May 15th, 2014 @ 7:29 pm
I’m in my late forties, now successfully married for fourteen years. I can think back over the time before this relationship and subsequent marriage to the girls and women I have known.
Too many of them have a bit of Belle Knox in them, and a couple had a whole lot of it. Now I’m no angel, so maybe my selection process and experiences are a bit skewed, but I also know from discussions and observation that I’m not all that different.
Which is a long winded way of saying that you are correct, it’s not a single life changing event, it is a life process. There is something substantially wrong with our society, and it’s not a terribly recent phenomenon.
To be honest, looking back on it, I was part of the problem. No, I’ve never taken advantage of an incapacitated woman, but -frankly- that is only a matter of degree, and in hindsight the distinctions are not nearly so clear cut.
May 15th, 2014 @ 7:34 pm
There may be no one person who meets the current standard of a predator.
Much like the current concern for repetitive head injury. The incidents may be minor, but the cumulative effect significant.
May 15th, 2014 @ 7:35 pm
She’s made herself a public figure and therefore is subject to criticism.
Don’t do the crime if you can’t do the time…
May 15th, 2014 @ 7:43 pm
And to be clear, no I’m not falling for the ‘rape culture’ BS.
I think the problem has more to do with the breakdown of the traditional family, and traditional social structures.. Even if Mirriam Weeks ‘had’ a storybook family her own she was a little fish swimming in a sea of dysfunction.
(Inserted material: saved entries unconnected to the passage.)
From an optimization exercise on the open Yosys and OpenROAD flow, aimed at small area, a short achievable clock period and few clock cycles per item; shortcuts taken in it are not production practice.
Where RTL was checked, it was by simulation tests only, not by an equivalence proof against the original.
Power is estimated from default activity; no workload was simulated.

Design uniform_grid_derivative, start of the top module:
module uniform_grid_derivative
(
    input  wire logic                       i_clk,
    input  wire logic                       i_rst_n,
    input  wire logic                       i_cfg_wr_en,
    input  wire logic [ugd_pkg::TOL_W-1:0]           i_cfg_wr_data,
    input  wire logic                       i_in_valid,
    output logic                            o_in_ready,
    input  wire logic signed [ugd_pkg::SAMPLE_W-1:0] i_voltage_sample,
    input  wire logic signed [ugd_pkg::SAMPLE_W-1:0] i_current_sample,
    input  wire logic                       i_sequence_end,
    output logic                            o_out_valid,
    input  wire logic                       i_out_ready,
    output logic signed [ugd_pkg::SAMPLE_W-1:0]      o_derivative,
    output logic [ugd_pkg::ERR_W-1:0]                o_error_code,
    output logic                            o_run_last
);
clock: 7.0 ns
lec_check: 0
cap_margin: 20
core_margin: 2
core_utilization: 60
setup_slack_margin: 2.5
slew_margin: 20
synth_hierarchical: 1
run.sh (not shown) runs the stock make flow with config.mk's settings and CLKGATE_MAP_FILE= SYNTH_SCRIPT=/design/flow/synth_recipe.tcl, a recipe that flattens the netlist after the stock synthesis.
Testbench counts at the start, summed over its fixed seeds: cycles 39,783, items 3,235.
==> next run, changes <==
--- a/flow/design.v
+++ b/flow/design.v
@@ -51,18 +51,50 @@
                     p[l+1][i] = p[l][i];
                 end
             end
         end
         for (int i = 1; i < M; i++) begin
             s[i-1] = p0[i] ^ g[L][i-1];
         end
     end
 endmodule
+module ugd_add_ks #(parameter int N = 35)
+(
+    input  wire logic [N-1:0] a,
+    input  wire logic [N-1:0] b,
+    input  wire logic         ci,
+    output logic      [N-1:0] s
+);
+    localparam int M = N + 1;                
+    localparam int L = $clog2(M);
+    logic [M-1:0] g [0:L];
+    logic [M-1:0] p [0:L];
+    logic [M-1:0] p0;
+    always_comb begin
+        g[0] = {a & b, ci};
+        p[0] = {a ^ b, 1'b0};
+        p0   = p[0];
+        for (int l = 0; l < L; l++) begin
+            for (int i = 0; i < M; i++) begin
+                if (i >= (1 << l)) begin
+                    g[l+1][i] = g[l][i] | (p[l][i] & g[l][i - (1 << l)]);
+                    p[l+1][i] = p[l][i] & p[l][i - (1 << l)];
+                end else begin
+                    g[l+1][i] = g[l][i];
+                    p[l+1][i] = p[l][i];
+                end
+            end
+        end
+        for (int i = 1; i < M; i++) begin
+            s[i-1] = p0[i] ^ g[L][i-1];
+        end
+    end
+endmodule
 module uniform_grid_derivative
 (
     input  wire logic                       i_clk,
     input  wire logic                       i_rst_n,
     input  wire logic                       i_cfg_wr_en,
     input  wire logic [ugd_pkg::TOL_W-1:0]           i_cfg_wr_data,
     input  wire logic                       i_in_valid,
     output logic                            o_in_ready,
     input  wire logic signed [ugd_pkg::SAMPLE_W-1:0] i_voltage_sample,
@@ -205,19 +237,19 @@
     assign dx   = dvs ^ {W{r_sub}};
     assign d2x  = (dvs << 1) ^ {W{r_sub}};
     always_comb begin
         for (int i = 0; i < W; i++) begin
             cs_s[i] = base2[i] ^ dx[i] ^ d2x[i];
             if (i > 0) cs_c[i] = (base2[i-1] & dx[i-1]) | (base2[i-1] & d2x[i-1]) | (dx[i-1] & d2x[i-1]);
         end
         cs_c[0] = r_sub;
     end
-    ugd_add #(.N(W)) u_t1 (.a({r_rem[W-2:0], r_q[31]}),          .b(dx),  .ci(r_sub), .s(t1));
+    ugd_add_ks #(.N(W)) u_t1 (.a({r_rem[W-2:0], r_q[31]}),          .b(dx),  .ci(r_sub), .s(t1));
     ugd_add #(.N(W)) u_ta (.a(base2), .b(dx),  .ci(r_sub), .s(ta));
     ugd_add #(.N(W)) u_tb (.a(cs_s), .b(cs_c), .ci(r_sub), .s(tb));
     assign sub2 = (t1[W-1] == r_h[32]);
     logic t2b;                               
     assign t2b  = (sub2 == r_sub);
     assign t2   = t2b ? tb : ta;
     assign qb1  = ~(t1[W-1] ^ r_dn);
     assign qb2  = ~(t2[W-1] ^ r_dn);
     assign rem_zero = (r_rem == '0);
The changed run passed the timing, DRC and antenna checks.
Via count rose by a few percent.
Final area rose slightly.
Hold slack hardly moves.
Fmax barely changes.
Worst setup slack barely changes.
Total power grows by a quarter to a third.
Wire length came out higher slightly.
Global-route usage barely changes.
Cell count is higher by a few percent.
Sequential power rises by a few percent.
Sequential share of layout area drops by 0.38 points.
Die area went up by a few percent.
Synthesized cell count rose by a few percent.
Synthesized area grows by a few percent.
Only the layout flow was run in the second run of this note; the RTL was not checked for function there.

[afterwards: timing with drivers on the ports]
The flow's constraints put no driver on any port. The routed layouts listed below were extracted and timed again, unchanged, in two steps. Step 1 assumes that a clkbuf_16 drives the clock port and a buf_2 every other input. Step 2 moves the port delays by t, midway between the first and last clock arrival at a register: inputs arrive t later, outputs are due t later. That takes back most of the time a late clock gives input paths. Three values: ideal, step 1, step 2; two values: the first two.
run	shift t [ns]	setup WS [ns]	hold slack, ns
the first run	0.641	2.473 / 2.473 / 1.879	0.447 / 0.447 / 0.447
the second run	0.649	2.472 / 2.472 / 1.922	0.446 / 0.446 / 0.446
After both steps every run listed still meets setup and hold. For the first run, which loses most, drivers alone change the setup slack by 0.000 ns; drivers and shift together by -0.594 ns.
This design comes from an exercise in tuning for small area on the open sky130 flow, not from production work. Only simulation tests tie the RTL to the original design; equivalence was not proved. No activity file was given, so power comes from the tool's default toggle rates.

## rev 12
==> module clk_div_multi, before the edit <==
module clk_div_multi #(
    parameter int          N_CH        = 4,
    parameter int          CH_W        = 2,
    parameter int          CNT_W       = 32,
    parameter int unsigned DEFAULT_DIV = 100000000
) (
    input  logic             clk,
    input  logic             rst,
    input  logic             sync,
    input  logic             wr_en,
    input  logic [CH_W-1:0]  wr_ch,
    input  logic [CNT_W-1:0] wr_div,
    output logic [N_CH-1:0]  clkout,
    output logic [N_CH-1:0]  tick,
    output logic [N_CH-1:0]  pending
);
    localparam int               HW      = CNT_W - 1;
    localparam logic [CNT_W-1:0] DEF_DIV = CNT_W'(DEFAULT_DIV);
    localparam logic             DEF_HZ  = (DEF_DIV[CNT_W-1:1] == '0);
    localparam logic [HW-1:0]    CNT_RST  = DEF_DIV[CNT_W-1:1];
    localparam logic [HW-1:0]    CNT_RST1 = CNT_RST - 1'b1;
    logic force_load;
    assign force_load = sync;
    logic fresh;
    always_ff @(posedge clk or posedge rst) begin
        if (rst) fresh <= 1'b1;
        else     fresh <= 1'b0;
    end
    logic             wr_hz;
    logic [CNT_W-1:0] wd;
    logic             wd_hz;
    assign wr_hz = (wr_div[CNT_W-1:1] == '0);
    assign wd    = fresh ? DEF_DIV : wr_div;
    assign wd_hz = fresh ? DEF_HZ : wr_hz;
    for (genvar i = 0; i < N_CH; i++) begin : g_ch
        logic [CNT_W-1:0] reg_a;
        logic [CNT_W-1:0] reg_b;
        logic             a_hz;
        logic             b_hz;
        logic [HW-1:0]    cnt_nq;
        logic [HW-1:0]    cnt_q;
        logic             ptr_q;
        logic             shd_q;
        logic             ph_q;
        logic             wr_hit;
        logic             d_hz, d_0;
        logic             d_zero, d_one;
        logic             cnt_hz;
        logic             p_end;
        logic [HW-1:0]    dec;
        logic             tick_c;
        logic             load;
        logic             ldv;
        logic             sw;
        logic             s_sel;
        logic             use_a, use_b, use_c;
        logic [HW-1:0]    cnt_n;
        logic [HW:0]      brw;
        logic             ptr_n;
        logic             shd_n;
        logic             ph_n;
        logic             wr_a, wr_b;
        always_comb begin
            cnt_q  = ~cnt_nq;
            wr_hit = wr_en && (wr_ch == CH_W'(i));
            d_hz   = ptr_q ? b_hz : a_hz;
            d_0    = ptr_q ? reg_b[0] : reg_a[0];
            d_zero = d_hz && !d_0;
            d_one  = d_hz && d_0;
            cnt_hz = (cnt_q[HW-1:1] == '0);
            p_end  = cnt_hz && (cnt_q[0] ^ (!ph_q && d_0));
            tick_c = p_end && (ph_q || d_one) && !fresh;
            load   = tick_c || d_zero || force_load;
            ldv    = load && !fresh;
            sw     = p_end && !ph_q;
            s_sel  = ptr_q ^ shd_q;
            use_a  = ldv ? !s_sel : (sw && !ptr_q && !fresh);
            use_b  = ldv ?  s_sel : (sw &&  ptr_q && !fresh);
            use_c  = !ldv && !sw && !fresh;
            brw[0] = 1'b1;
            for (int k = 0; k < HW; k++) begin
                dec[k]     = cnt_q[k] ^ brw[k];
                brw[k+1]   = brw[k] & !cnt_q[k];
            end
            cnt_n  = ({HW{use_a}} & reg_a[CNT_W-1:1]) |
                     ({HW{use_b}} & reg_b[CNT_W-1:1]) |
                     ({HW{use_c}} & dec) |
                     ({HW{fresh}} & (force_load ? CNT_RST : CNT_RST1));
            ph_n   = !load && (ph_q || p_end) && !fresh;
            ptr_n  = ptr_q ^ (load && shd_q);
            shd_n  = wr_hit || (shd_q && !load);
            wr_a   = wr_hit &&  ptr_n;
            wr_b   = wr_hit && !ptr_n;
        end
        always_ff @(posedge clk or posedge rst) begin
            if (rst) begin
                ptr_q <= 1'b0;
                shd_q <= 1'b0;
                ph_q  <= 1'b0;
            end else begin
                ptr_q <= ptr_n;
                shd_q <= shd_n;
                ph_q  <= ph_n;
            end
        end
        always_ff @(posedge clk) begin
            cnt_nq <= ~cnt_n;
            if (wr_a || fresh) begin
                reg_a <= wd;
                a_hz  <= wd_hz;
            end
            if (wr_b) begin
                reg_b <= wr_div;
                b_hz  <= wr_hz;
            end
        end
        assign clkout[i]  = ph_q;
        assign tick[i]    = tick_c;
        assign pending[i] = shd_q && (reg_a != reg_b);
    end
endmodule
Add in a predisposition, or family history of mental illness and it’s more than enough to tip most anyone over the edge.
May 15th, 2014 @ 7:51 pm
Odds are strong that her life will not be a happy one, and that she is probably headed for a decade or two of heavy substance abuse, and failed interpersonal relationships.
I’m not sure if there is much that can be done specifically for her. But we should not overlook the possibility that her example can lead us all to make things better for others.
May 16th, 2014 @ 1:57 am
Yeah, I can’t believe she hung out with a “boyfrined” who was stupid enough to call her fat. Enough incidents like that and she essentially programs herself.
May 16th, 2014 @ 9:33 am
Yeah, it’s not possible she was raised in a born-again, superstitious control freaks ? Naw. It has to be liberalism. Yeah. That’s the ticket!